What is needed is every line of the data that includes the word "localparam". Please copy each one.

----------

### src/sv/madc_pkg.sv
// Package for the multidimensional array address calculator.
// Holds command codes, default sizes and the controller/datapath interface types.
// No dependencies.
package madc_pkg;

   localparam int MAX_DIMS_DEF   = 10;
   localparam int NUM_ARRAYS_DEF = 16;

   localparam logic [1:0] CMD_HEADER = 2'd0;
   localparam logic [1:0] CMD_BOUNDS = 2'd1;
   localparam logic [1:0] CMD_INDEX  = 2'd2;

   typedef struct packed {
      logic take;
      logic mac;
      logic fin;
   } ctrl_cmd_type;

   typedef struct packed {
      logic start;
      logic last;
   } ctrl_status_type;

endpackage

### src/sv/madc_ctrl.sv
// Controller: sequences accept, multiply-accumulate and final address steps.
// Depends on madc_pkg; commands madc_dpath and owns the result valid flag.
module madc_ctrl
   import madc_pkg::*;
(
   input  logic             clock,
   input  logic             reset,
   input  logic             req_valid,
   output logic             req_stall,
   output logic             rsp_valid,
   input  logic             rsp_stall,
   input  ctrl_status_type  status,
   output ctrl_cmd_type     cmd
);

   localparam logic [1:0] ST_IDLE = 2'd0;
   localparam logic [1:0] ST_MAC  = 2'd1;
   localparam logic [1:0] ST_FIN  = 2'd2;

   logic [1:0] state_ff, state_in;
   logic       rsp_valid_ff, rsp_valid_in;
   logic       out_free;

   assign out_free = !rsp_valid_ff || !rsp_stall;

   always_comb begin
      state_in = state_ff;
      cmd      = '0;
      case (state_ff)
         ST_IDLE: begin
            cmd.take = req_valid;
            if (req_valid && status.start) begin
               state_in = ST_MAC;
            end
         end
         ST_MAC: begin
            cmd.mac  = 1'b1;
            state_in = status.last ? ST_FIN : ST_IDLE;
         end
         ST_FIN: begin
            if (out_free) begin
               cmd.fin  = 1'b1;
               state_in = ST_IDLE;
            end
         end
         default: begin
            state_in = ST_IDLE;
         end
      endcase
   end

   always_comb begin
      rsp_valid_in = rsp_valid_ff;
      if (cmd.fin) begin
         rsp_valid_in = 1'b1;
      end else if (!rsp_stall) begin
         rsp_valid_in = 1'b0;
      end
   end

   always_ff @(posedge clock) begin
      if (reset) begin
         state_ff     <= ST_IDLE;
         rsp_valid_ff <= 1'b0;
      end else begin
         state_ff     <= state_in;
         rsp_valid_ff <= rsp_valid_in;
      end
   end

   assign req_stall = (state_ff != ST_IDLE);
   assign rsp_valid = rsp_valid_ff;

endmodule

----------

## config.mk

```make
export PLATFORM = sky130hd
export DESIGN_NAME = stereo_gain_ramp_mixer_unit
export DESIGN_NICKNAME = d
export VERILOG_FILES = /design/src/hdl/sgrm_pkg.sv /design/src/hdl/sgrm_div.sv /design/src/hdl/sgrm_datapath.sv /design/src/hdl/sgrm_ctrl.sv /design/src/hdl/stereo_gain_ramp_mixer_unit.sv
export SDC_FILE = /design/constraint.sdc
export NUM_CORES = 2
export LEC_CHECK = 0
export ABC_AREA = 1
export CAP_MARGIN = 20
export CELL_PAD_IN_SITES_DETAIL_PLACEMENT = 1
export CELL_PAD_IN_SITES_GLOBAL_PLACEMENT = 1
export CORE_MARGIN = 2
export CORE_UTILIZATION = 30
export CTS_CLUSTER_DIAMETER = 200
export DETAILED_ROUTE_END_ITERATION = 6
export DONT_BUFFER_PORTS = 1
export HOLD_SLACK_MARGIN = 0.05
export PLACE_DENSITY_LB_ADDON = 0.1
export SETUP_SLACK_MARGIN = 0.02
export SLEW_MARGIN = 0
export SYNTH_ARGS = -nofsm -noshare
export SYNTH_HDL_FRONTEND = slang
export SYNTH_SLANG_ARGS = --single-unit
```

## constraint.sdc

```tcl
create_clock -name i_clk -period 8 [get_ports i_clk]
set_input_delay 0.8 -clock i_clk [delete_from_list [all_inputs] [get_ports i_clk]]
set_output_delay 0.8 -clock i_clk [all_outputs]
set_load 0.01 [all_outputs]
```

----------

# ANSWER TO THIS PROBLEM
   localparam int MAX_DIMS_DEF   = 10;
   localparam int NUM_ARRAYS_DEF = 16;
   localparam logic [1:0] CMD_HEADER = 2'd0;
   localparam logic [1:0] CMD_BOUNDS = 2'd1;
   localparam logic [1:0] CMD_INDEX  = 2'd2;
   localparam logic [1:0] ST_IDLE = 2'd0;
   localparam logic [1:0] ST_MAC  = 2'd1;
   localparam logic [1:0] ST_FIN  = 2'd2;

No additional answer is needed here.